Imagine that you are working on a large legacy application that also contains the dreaded ActiveRecord callbacks in the models handling most of the business logic. At some point, and under a certain level complexity, the mess caused by that choice might become hard to keep under control, the risk of introducing bugs will increase and the teams(s) working on the application will be way less productive. That will most likely lead to an attempt to find a better way of designing the application. The problem, though, might be that the scope of the application is so huge that introducing any meaningful changes to the application will take weeks, if not months.

Does it mean the application is doomed? Not necessarily. There are some ways how you could introduce meaningful changes under these circumstances with a minimum effort. The result will not be perfect, but it could be good enough for some time and might also be a transition between the old dirty way and a new clean design. The solution would be to move to Publish/Subscribe pattern and in general, to take advantage of event-driven design.

Advantages of Publish/Subscribe pattern

There are multiple advantages of pub/sub pattern (and some disadvantages as well! Like increased complexity). Still, I want to focus on the two of them that make the most difference in this context: Single Responsibility Principle and having a clearer idea about what is a primary purpose of a given use case and what are its side-effects (which also helps with cohesion and separation of concerns). Let’s examine each of these advantages.

ActiveRecord Models and Single Responsibility Principle

A typical example of usage of ActiveRecord callback could be something like this:

class User < ApplicationRecord
  after_commit :notify_user_created, on: :create

  private

  def notify_user_created
    # call some service here
  end
end

The obvious thing here is that User model knows a lot of things. Firstly, it is aware of some important domain concepts, like sending a notification that the user has been created. The other thing is that it will also know what service to call and how to call it when the user is created. This, being on top of all the other responsibilities of ActiveRecord models, clearly violates the Single Responsibility Principle. And it only gets worse as the domain becomes more complex - more callbacks, even more responsibilities, and in the end, you end up sending five different notifications with some complex conditions for each of them when they are actually sendable.

Side-effects Visibility

One thing that would be important to grasp would be a separation between the primary logic behind a given use case and its side-effects. When you create a user, it is rather apparent that the goal is to create a user. Maybe it also makes sense to create a Profile record for them. Or even a ProfilePhoto record if it is within a transactional boundary of creating a user (which means that having a User without ProfilePhoto might not make sense and should never be possible). How about sending notifications? E.g., an extra email sent to some superadmin that a new user has been registered? That doesn’t sound so close to the actual use case as a user creation with its relationships. This would be closer to a side-effect of an operation.

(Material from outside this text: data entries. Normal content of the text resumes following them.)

$ cat src/rtl/ccs_pkg.sv
// Connected-component search: shared types and constants.
// Used by ccs_lsb_unit and connected_component_search; no dependencies.
`timescale 1ns / 1ps

package ccs_pkg;

  // Graph size and field widths
  localparam int unsigned MaxVertices = 64;
  localparam int unsigned VidW        = 6;   // vertex id width
  localparam int unsigned CntW        = 7;   // count width, holds MaxVertices itself

  typedef logic [MaxVertices-1:0] row_t;
  typedef logic [VidW-1:0]        vid_t;
  typedef logic [CntW-1:0]        cnt_t;

  // Request function codes
  localparam logic [1:0] FuncAddEdge = 2'd0;
  localparam logic [1:0] FuncQuery   = 2'd1;
  localparam logic [1:0] FuncClear   = 2'd2;

  // Configuration register indexes
  localparam logic [1:0] CfgVertexCount = 2'd0;
  localparam logic [1:0] CfgStartVertex = 2'd1;

  // Result of the lowest-set-bit unit
  typedef struct packed {
    logic found;  // word had at least one bit set
    vid_t idx;    // position of the lowest set bit
    row_t rest;   // word with that bit cleared
  } lsb_res_t;

endpackage

$ cat src/rtl/ccs_lsb_unit.sv
// Lowest-set-bit unit: isolates, encodes and clears the lowest set bit of a row.
// Shared by the stack push and the member emit phases. Depends on ccs_pkg.
`timescale 1ns / 1ps

module ccs_lsb_unit (
  input  ccs_pkg::row_t     word_i,
  output ccs_pkg::lsb_res_t res_o
);

  ccs_pkg::row_t iso;
  ccs_pkg::vid_t idx;

  // Two's complement trick picks out the lowest set bit
  assign iso = word_i & (~word_i + ccs_pkg::row_t'(1));

  // One-hot to binary: OR of the positions that carry each index bit
  always_comb begin
    idx = '0;
    for (int w = 0; w < ccs_pkg::MaxVertices; w++) begin
      if (iso[w]) begin
        idx = idx | ccs_pkg::vid_t'(w);
      end
    end
  end

  assign res_o.found = |word_i;
  assign res_o.idx   = idx;
  assign res_o.rest  = word_i & ~iso;

endmodule
$ cat config.mk
export PLATFORM = sky130hd
export DESIGN_NAME = ccs_lsb_unit
export DESIGN_NICKNAME = d
export VERILOG_FILES = /design/src/rtl/ccs_pkg.sv /design/src/rtl/ccs_lsb_unit.sv
export SDC_FILE = /design/constraint.sdc
export NUM_CORES = 1
export LEC_CHECK = 0
export BUFFER_PORTS_ARGS = -buffer_cell sky130_fd_sc_hd__buf_2
export CORE_ASPECT_RATIO = 0.75
export CORE_UTILIZATION = 40
export DETAILED_ROUTE_END_ITERATION = 8
export PLACE_DENSITY = 0.77
export SLEW_MARGIN = 20
export SYNTH_ARGS = -nofsm -noshare
export SYNTH_HDL_FRONTEND = slang
export SYNTH_SLANG_ARGS = --single-unit
$ cat constraint.sdc
create_clock -name vclk -period 2.85
set_input_delay 0.57 -clock vclk [all_inputs]
set_output_delay 0.57 -clock vclk [all_outputs]
set_load 0.1 [all_outputs]
==> results of run 1 <==
[per-stage QoR]
| step | setup TNS (ns) | area [um2] |
|---|---|---|
| detailed placement | -11.18 | 4160 |
| global placement | -7.93 | 4160 |
| floorplan | -5.44 | 2230 |
[cell families after synthesis]
kind of cell / share of synthesized area [%]
buffers and inverters: 5.88
other: 0.185
AND/OR/NAND/NOR: 64.5
AO/OA/AOI/OAI: 29.4
==> impl_metrics.ini, run 1 <==
[status]
status = stopped before the end
failing_step = clock tree synthesis (4_1_cts)
error_line = [ERROR DPL-0033] detailed placement checks failed during check placement.

[synthesis]
synth_area_leaders = nand2_1 6.3%, nor3_1 5.9%, nor4_1 5.9%, nor2_1 5.8%, a21boi_0 5.6%
syn-cell-area_mm2 = 0.00202
synthesis.nets = 381
yosysWarningCount = 0
synth_top_cell_by_area = nand2_1
synthCells = 317
synth_top_area_share_pct = 6.31
synthTopCellsByCount = 34 x nand2_1, 31 x nor2_1, 24 x nor3_1, 19 x nand3_1, 19 x nor4_1
syn_area_per_cell_um2 = 6.38
synth_cell_types = 60
synth_most_common_cell = nand2_1
ys_seq_area_share_pct = 0

[clocking]
ctsResizeCount = 161
cts_hold_buf = 0
postCtsSetupBuffers = 7

[floorplan]
rows = 22
dieHeight_um = 63.6
die_w_um = 84.1
start_util_pct = 41.5
top_level_ports = 135

[placement]
hpwl_um = 10500
io_buffers = 134
placed_cells = 657
gp_congestion = 1.10
post-place-ws_ns = -0.603
==> run 2, diff against run 1 <==
--- a/config.mk
+++ b/config.mk
@@ -6,10 +6,9 @@
 export NUM_CORES = 1
 export LEC_CHECK = 0
 export BUFFER_PORTS_ARGS = -buffer_cell sky130_fd_sc_hd__buf_2
-export CORE_ASPECT_RATIO = 0.75
-export CORE_UTILIZATION = 40
+export CORE_UTILIZATION = 25
 export DETAILED_ROUTE_END_ITERATION = 8
-export PLACE_DENSITY = 0.77
+export PLACE_DENSITY_LB_ADDON = 0.15
 export SLEW_MARGIN = 20
 export SYNTH_ARGS = -nofsm -noshare
 export SYNTH_HDL_FRONTEND = slang
==> impl_metrics.ini, run 2 <==
[status]
status = finished with violations
violations = setup timing

[worst_setup_path]
end_kind = output port
cp_slowest_stage_delay_ns = 0.33
cp_max_fo = 6
cp_slowest_cell = nor4_4
criticalPathCategory = primary input to output port
worst_ep_required_time_ns = 2.28
worstSetupStartpointType = primary input
worst_ep_arrival_time_ns = 2.62
cp_cell_sequence = buf_8 > nor4_4 > nand4b_4 > buf_6 > nor3_4 > buf_12 > and4b_1 > a221o_1 > nor2_2 > nand4_1 > buf_12
critPathMostFrequentCell = buf_12

[global_routing]
grt_max_degree = 10
grt_pass1_wl_um = 19200
antenna_found_initial = 0
first_global_vias = 3837
grt_remaining_overflow = 0
grt_usage_pct = 28.1

[route]
first_pass_iters = 5
drc = 0
antenna_left = 0
via_count = 3948
finalWirelength_um = 12700
wl_per_cell_um = 17.5
via_per_inst = 5.44
drt_iter0_drc = 172

[synthesis]
synth_cell_types = 60
ys_seq_area_share_pct = 0
synthTopCellsByCount = 34 x nand2_1, 31 x nor2_1, 24 x nor3_1, 19 x nand3_1, 19 x nor4_1
syn_area_per_cell_um2 = 6.38
synth_top_area_share_pct = 6.31
synthCells = 317
yosysWarningCount = 0
synth_top_cell_by_area = nand2_1
syn-cell-area_mm2 = 0.00202
synth_area_leaders = nand2_1 6.3%, nor3_1 5.9%, nor4_1 5.9%, nor2_1 5.8%, a21boi_0 5.6%
synthesis.nets = 381
synth_most_common_cell = nand2_1

[placement]
post-place-ws_ns = -0.592
gp_congestion = 1.05
hpwl_um = 9940
place_area_mm2 = 0.00428
placed_cells = 705
io_buffers = 134

[timing]
fin_crit_ns = 3.19
fin_ws_ns = -0.344
hold-worst-slack_ns = 1.54
drv_slew = 0
final-hold-violation-count = 0
rsz0062_at_grt = yes
setup_viol = 32
fin_crit_sh_pct = 112
finalSetupTns_ns = -4.64
fmax_mhz = 313

[floorplan]
start_util_pct = 26.0
rows = 32
dieHeight_um = 91.9
die_w_um = 91.9
dieArea_mm2 = 0.00845
top_level_ports = 135
core-area_mm2 = 0.00777

[finish]
nFillCells = 634
diodes = 0
multiInputGateArea_mm2 = 0.00241
drive_above_1_share_pct = 66.7
n_clock_buffer = 0
syn_to_final_growth_pct = 170
finalNetCount = 690
regArea_um2 = 0
final_cell_mix = 150 x buf_4, 75 x buf_2, 46 x buf_6
sequential_cell_total = 0
final_cell_area_mm2 = 0.00546
layout_commonest_cell = buf_4
stdcell_count = 726
postLayoutCoreUtil_pct = 70.3

[pwr]
ir_worst_vdd_mv = 0.104
leakagePower_nw = 2.64
power_mw = 0.895
powerDensity_mw_per_mm2 = 164

[worst_hold_path]
hold_class = primary input to output port

[run]
maxCapViolCount = 0

[clocking]
cts_hold_buf = 0
## run 2: cell counts after synthesis
Identical to the previous run, type by type.
## run 2: logic make-up (layout without fill, tap and decap cells)
kind of cell | Yosys count | in the layout | synth area share (%)
other cells | 1 | 1 | 0.185
simple gates | 213 | 213 | 64.5
compound gates | 81 | 81 | 29.4
buf+inv | 22 | 329 | 5.88
## run 2: final timing paths
| check | from | depth (start not counted) | to |
|---|---|---|---|
| worst max-delay path | word_i[16] | 11 | res_o[66] |
| worst min-delay path | word_i[63] | 3 | res_o[63] |
## run 2: repair_timing
item / 4_1_cts / 5_1_grt
resized for setup: 174 / 106
setup buffers: 18 / 15
setup endpoints to repair: 47 / 55
pin swaps: 30 / 20
gates cloned: 1 / 0
## run 2: worst max-delay path, delay by kind of cell
family | cells | cell delay [ns]
AOI/OAI and AO/OA | 1 | 0.20
and+or+nand+nor | 6 | 1.22
buffers and inverters | 4 | 0.62
## run 2: power breakdown
| part | internal, mW | switching (mW) |
|---|---|---|
| clock | 0 | 0 |
| combinational | 0.312 | 0.583 |
| sequential | 0 | 0 |
## run 2: area by class of cell
cell class	instances	area share, %
timing repair buffer	317	52.7
multi-input combinational	295	44.1
inverter	12	0.825
tap	102	2.34
## run 2: routing by layer
layer,vias to the layer above,part of all wire [%],global-route usage [%]
met5,-,0,0
met4,0,1.8,3.26
met3,22,7.1,3.32
met2,204,49,49.8
met1,1862,42,37.2
li1,1860,-,-
No activity file was read; power rests on OpenSTA's default activity.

In that case, if we can easily establish a strong boundary between the primary use case and its side-effects, why not to do in the code as well? And one of the most apparent ways how to express this would be to have clear isolation between these two things. It could be within the same application, or maybe it could even be separate applications - it shouldn’t really matter that much when the logic is decoupled. However, what would be the way to let the other part of the application or a different application know that something has happened that might be important? In both of these cases, the answer is the same: event-driven system via publish/subscribe pattern.

Doing Pub/Sub with Wisper gem

Pub/sub is a common pattern, and you could either roll your own implementation quickly or use some battle-tested gem that comes with some extra nice stuff. One of the gems that are quite minimal and do exactly the job we need is wisper. It comes with a couple of nice features you might want to explore, but for now, let’s focus on only one them: global pub/sub.

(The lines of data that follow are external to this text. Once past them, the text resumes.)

===== config.mk =====
export PLATFORM = sky130hd
export DESIGN_NAME = button_press_classifier_core
export DESIGN_NICKNAME = d
export VERILOG_FILES = /design/src/sv/bpc_pkg.sv /design/src/sv/button_press_classifier_core.sv /design/src/sv/bpc_class.sv
export SDC_FILE = /design/constraint.sdc
export NUM_CORES = 1
export LEC_CHECK = 0
export ABC_AREA = 1
export BUFFER_PORTS_ARGS = -buffer_cell sky130_fd_sc_hd__clkbuf_2
export CAP_MARGIN = 40
export CELL_PAD_IN_SITES_DETAIL_PLACEMENT = 0
export CELL_PAD_IN_SITES_GLOBAL_PLACEMENT = 1
export CORE_UTILIZATION = 49
export CTS_BUF_LIST = sky130_fd_sc_hd__clkbuf_8
export CTS_CLUSTER_SIZE = 40
export DETAILED_ROUTE_END_ITERATION = 10
export HOLD_SLACK_MARGIN = 0.06
export PLACE_DENSITY = 0.91
export SYNTH_ARGS = -nofsm -noshare
export SYNTH_HDL_FRONTEND = slang
export SYNTH_SLANG_ARGS = --single-unit
export TNS_END_PERCENT = 20

===== constraint.sdc =====
create_clock -name clk -period 6.4 [get_ports clk]
set_clock_uncertainty 0.05 [all_clocks]
set_input_delay 0.96 -clock clk [delete_from_list [all_inputs] [get_ports clk]]
set_output_delay 0.96 -clock clk [all_outputs]
set_load 0.005 [all_outputs]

This might initially sound like a bad idea (don’t get discouraged by the word “global”), but remember: our intention is to refactor some existing mess out of ActiveRecord models, and if some domain logic is in the callbacks already, and you have multiple endpoints for executing operations on the same entities (e.g., multiple API versions), you will have a hard time of making it clear from the start. And also, ActiveRecord callbacks have already a “global” scope, so it’s not like we are moving things in a worse direction.

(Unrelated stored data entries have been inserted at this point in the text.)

## src/hdl/tlbfl_pkg.sv

```systemverilog
// Package: sizes, operation and mode codes, and request/response types for the TLB.
package tlbfl_pkg;

  localparam int ENTRIES    = 16;
  localparam int PAGE_BITS  = 8;
  localparam int FRAME_BITS = 8;
  localparam int IDX_W      = $clog2(ENTRIES);
  localparam int PTR_W      = $clog2(ENTRIES + 1);
  localparam int RANK_W     = IDX_W;

  localparam logic OP_LOOKUP = 1'b0;
  localparam logic OP_UPDATE = 1'b1;

  localparam logic MODE_FIFO = 1'b0;
  localparam logic MODE_LRU  = 1'b1;

  typedef logic [PAGE_BITS-1:0]  page_t;
  typedef logic [FRAME_BITS-1:0] frame_t;
  typedef logic [IDX_W-1:0]      idx_t;
  typedef logic [PTR_W-1:0]      ptr_t;
  typedef logic [RANK_W-1:0]     rank_t;

  typedef struct packed {
    logic   op;
    page_t  page;
    frame_t frame;
  } req_t;

  typedef struct packed {
    logic   hit;
    frame_t frame;
  } rsp_t;

endpackage

```

## src/hdl/tlbfl_ifs.sv

```systemverilog
// Interfaces: lookup/update request channel, result channel and mode write channel.
interface tlbfl_in_if;
  logic                   valid;
  logic                   ready;
  logic                   op;
  tlbfl_pkg::page_t       page_number;
  tlbfl_pkg::frame_t      frame_number;

  modport source (output valid, op, page_number, frame_number, input ready);
  modport sink   (input valid, op, page_number, frame_number, output ready);
endinterface

interface tlbfl_out_if;
  logic                   valid;
  logic                   ready;
  logic                   hit;
  tlbfl_pkg::frame_t      frame_out;

  modport source (output valid, hit, frame_out, input ready);
  modport sink   (input valid, hit, frame_out, output ready);
endinterface

interface tlbfl_cfg_if;
  logic                   valid;
  logic                   ready;
  logic                   replace_mode;

  modport source (output valid, replace_mode, input ready);
  modport sink   (input valid, replace_mode, output ready);
endinterface

```

## src/hdl/tlbfl_array.sv

```systemverilog
// Entry store: parallel page compare, recency ranks, fill pointer and replacement.
module tlbfl_array (
  input  logic              clk,
  input  logic              rst_n,
  input  logic              req_go,
  input  tlbfl_pkg::req_t   req,
  input  logic              mode,
  output tlbfl_pkg::rsp_t   rsp
);
  import tlbfl_pkg::*;

  logic [ENTRIES-1:0] valid_r, valid_nxt;
  page_t              page_r  [ENTRIES];
  frame_t             frame_r [ENTRIES];
  rank_t              rank_r  [ENTRIES];
  ptr_t               fill_ptr_r, fill_ptr_nxt;

  logic [ENTRIES-1:0] match;
  logic               hit;
  idx_t               hit_idx;
  logic               free_any;
  idx_t               free_idx;
  idx_t               victim_idx;
  idx_t               fifo_idx;
  idx_t               slot;
  logic               do_write;
  logic               do_touch;
  ptr_t               old_rank;

  // Parallel tag compare, lowest index wins
  always_comb begin
    hit_idx    = '0;
    free_idx   = '0;
    victim_idx = '0;
    for (int i = ENTRIES - 1; i >= 0; i--) begin
      match[i] = valid_r[i] && (page_r[i] == req.page);
      if (match[i]) begin
        hit_idx = IDX_W'(i);
      end
      if (!valid_r[i]) begin
        free_idx = IDX_W'(i);
      end
      // ranks form a permutation when full, so the oldest is unique
      if (rank_r[i] == RANK_W'(ENTRIES - 1)) begin
        victim_idx = IDX_W'(i);
      end
    end
    hit      = |match;
    free_any = ~&valid_r;
  end

  assign rsp.hit   = hit;
  assign rsp.frame = hit ? frame_r[hit_idx] : '0;

  assign fifo_idx = (fill_ptr_r >= PTR_W'(ENTRIES)) ? '0 : fill_ptr_r[IDX_W-1:0];

  // Choose the slot and what happens to it
  always_comb begin
    slot         = fifo_idx;
    do_write     = 1'b0;
    do_touch     = 1'b0;
    fill_ptr_nxt = fill_ptr_r;
    if (req_go && req.op == OP_UPDATE) begin
      unique case (mode)
        MODE_FIFO: begin
          slot         = fifo_idx;
          do_write     = 1'b1;
          do_touch     = 1'b1;
          fill_ptr_nxt = PTR_W'(fifo_idx) + PTR_W'(1);
        end
        MODE_LRU: begin
          priority if (hit) begin
            slot     = hit_idx;
            do_touch = 1'b1;
          end else if (free_any) begin
            slot         = free_idx;
            do_write     = 1'b1;
            do_touch     = 1'b1;
            fill_ptr_nxt = PTR_W'(free_idx) + PTR_W'(1);
          end else begin
            slot     = victim_idx;
            do_write = 1'b1;
            do_touch = 1'b1;
          end
        end
        default: begin
          do_write = 1'b0;
        end
      endcase
    end
  end

  assign old_rank = valid_r[slot] ? PTR_W'(rank_r[slot]) : PTR_W'(ENTRIES);

  always_comb begin
    valid_nxt = valid_r;
    if (do_write) begin
      valid_nxt[slot] = 1'b1;
    end
  end

  always_ff @(posedge clk) begin
    if (!rst_n) begin
      valid_r    <= '0;
      fill_ptr_r <= '0;
    end else begin
      valid_r    <= valid_nxt;
      fill_ptr_r <= fill_ptr_nxt;
    end
  end

  // Promote the touched slot; age every entry that was more recent
  always_ff @(posedge clk) begin
    for (int i = 0; i < ENTRIES; i++) begin
      if (do_touch) begin
        if (IDX_W'(i) == slot) begin
          rank_r[i] <= '0;
        end else if (valid_r[i] && (PTR_W'(rank_r[i]) < old_rank)) begin
          rank_r[i] <= rank_r[i] + RANK_W'(1);
        end
      end
      if (do_write && IDX_W'(i) == slot) begin
        page_r[i]  <= req.page;
        frame_r[i] <= req.frame;
      end
    end
  end

endmodule

```

## src/hdl/tlb_lookup_fifo_lru.sv

```systemverilog
// Top level: request register, entry store and result register of the TLB.
// A request is captured in the request register and its result in the result
// register, which offers it; a result not taken holds back the next request.
// One request per cycle is accepted while results are taken; the single-stage
// compare and update against the entry flip-flops sets this figure.
// Reset clears every valid bit, the fill pointer and both channel stages,
// and selects first-in first-out replacement.
module tlb_lookup_fifo_lru (
  input  logic  clk,
  input  logic  rst_n,
  tlbfl_in_if.sink    in_if,
  tlbfl_out_if.source out_if,
  tlbfl_cfg_if.sink   cfg_if
);
  import tlbfl_pkg::*;

  logic   req_valid_r;
  req_t   req_r;
  logic   mode_r;
  logic   out_valid_r;
  rsp_t   out_r;
  rsp_t   rsp;
  logic   advance;

  assign advance     = req_valid_r && (!out_valid_r || out_if.ready);
  assign in_if.ready = !req_valid_r || advance;
  assign cfg_if.ready = 1'b1;

  always_ff @(posedge clk) begin
    if (!rst_n) begin
      req_valid_r <= 1'b0;
      out_valid_r <= 1'b0;
      mode_r      <= MODE_FIFO;
    end else begin
      if (in_if.ready) begin
        req_valid_r <= in_if.valid;
      end
      if (advance) begin
        out_valid_r <= 1'b1;
      end else if (out_if.ready) begin
        out_valid_r <= 1'b0;
      end
      if (cfg_if.valid) begin
        mode_r <= cfg_if.replace_mode;
      end
    end
  end

  // Payload holds without reset
  always_ff @(posedge clk) begin
    if (in_if.ready && in_if.valid) begin
      req_r.op    <= in_if.op;
      req_r.page  <= in_if.page_number;
      req_r.frame <= in_if.frame_number;
    end
    if (advance) begin
      out_r <= rsp;
    end
  end

  tlbfl_array u_array (
    .clk    (clk),
    .rst_n  (rst_n),
    .req_go (advance),
    .req    (req_r),
    .mode   (mode_r),
    .rsp    (rsp)
  );

  assign out_if.valid     = out_valid_r;
  assign out_if.hit       = out_r.hit;
  assign out_if.frame_out = out_r.frame;

endmodule
```

## src/flat_wrapper.sv

```systemverilog
// flat-port wrapper written by rule: the top's interface ports become plain ports
module tlb_lookup_fifo_lru_flat import tlbfl_pkg::*;
  (clk, rst_n, in_if_valid, in_if_op, in_if_page_number, in_if_frame_number, in_if_ready, out_if_valid, out_if_hit, out_if_frame_out, out_if_ready, cfg_if_valid, cfg_if_replace_mode, cfg_if_ready);
  tlbfl_in_if in_if_i ();
  tlbfl_out_if out_if_i ();
  tlbfl_cfg_if cfg_if_i ();
  input  logic clk;
  input  logic rst_n;
  input wire logic [$bits(in_if_i.valid)-1:0] in_if_valid;
  input wire logic [$bits(in_if_i.op)-1:0] in_if_op;
  input wire logic [$bits(in_if_i.page_number)-1:0] in_if_page_number;
  input wire logic [$bits(in_if_i.frame_number)-1:0] in_if_frame_number;
  output wire logic [$bits(in_if_i.ready)-1:0] in_if_ready;
  output wire logic [$bits(out_if_i.valid)-1:0] out_if_valid;
  output wire logic [$bits(out_if_i.hit)-1:0] out_if_hit;
  output wire logic [$bits(out_if_i.frame_out)-1:0] out_if_frame_out;
  input wire logic [$bits(out_if_i.ready)-1:0] out_if_ready;
  input wire logic [$bits(cfg_if_i.valid)-1:0] cfg_if_valid;
  input wire logic [$bits(cfg_if_i.replace_mode)-1:0] cfg_if_replace_mode;
  output wire logic [$bits(cfg_if_i.ready)-1:0] cfg_if_ready;
  assign in_if_i.valid = in_if_valid;
  assign in_if_i.op = in_if_op;
  assign in_if_i.page_number = in_if_page_number;
  assign in_if_i.frame_number = in_if_frame_number;
  assign in_if_ready = in_if_i.ready;
  assign out_if_valid = out_if_i.valid;
  assign out_if_hit = out_if_i.hit;
  assign out_if_frame_out = out_if_i.frame_out;
  assign out_if_i.ready = out_if_ready;
  assign cfg_if_i.valid = cfg_if_valid;
  assign cfg_if_i.replace_mode = cfg_if_replace_mode;
  assign cfg_if_ready = cfg_if_i.ready;
  tlb_lookup_fifo_lru u_core (.clk(clk), .rst_n(rst_n), .in_if(in_if_i), .out_if(out_if_i), .cfg_if(cfg_if_i));
endmodule
```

What we want to do is to publish some event from the model and subscribe some listeners to that event in some config file, like an initializer.

Let’s do something very basic: when a user gets created, we are going to publish user_created event and subscribe to it some listener, e.g., User::NewRewRegistrationNotifier , that will respond to call method taking one argument: event.

The first thing we are going to do will be publishing an event from the model when the record gets created. This sounds like something that can be done via after_commit on :create callback. We already need wisper at this point, so adding it to the Gemfile would be a good idea.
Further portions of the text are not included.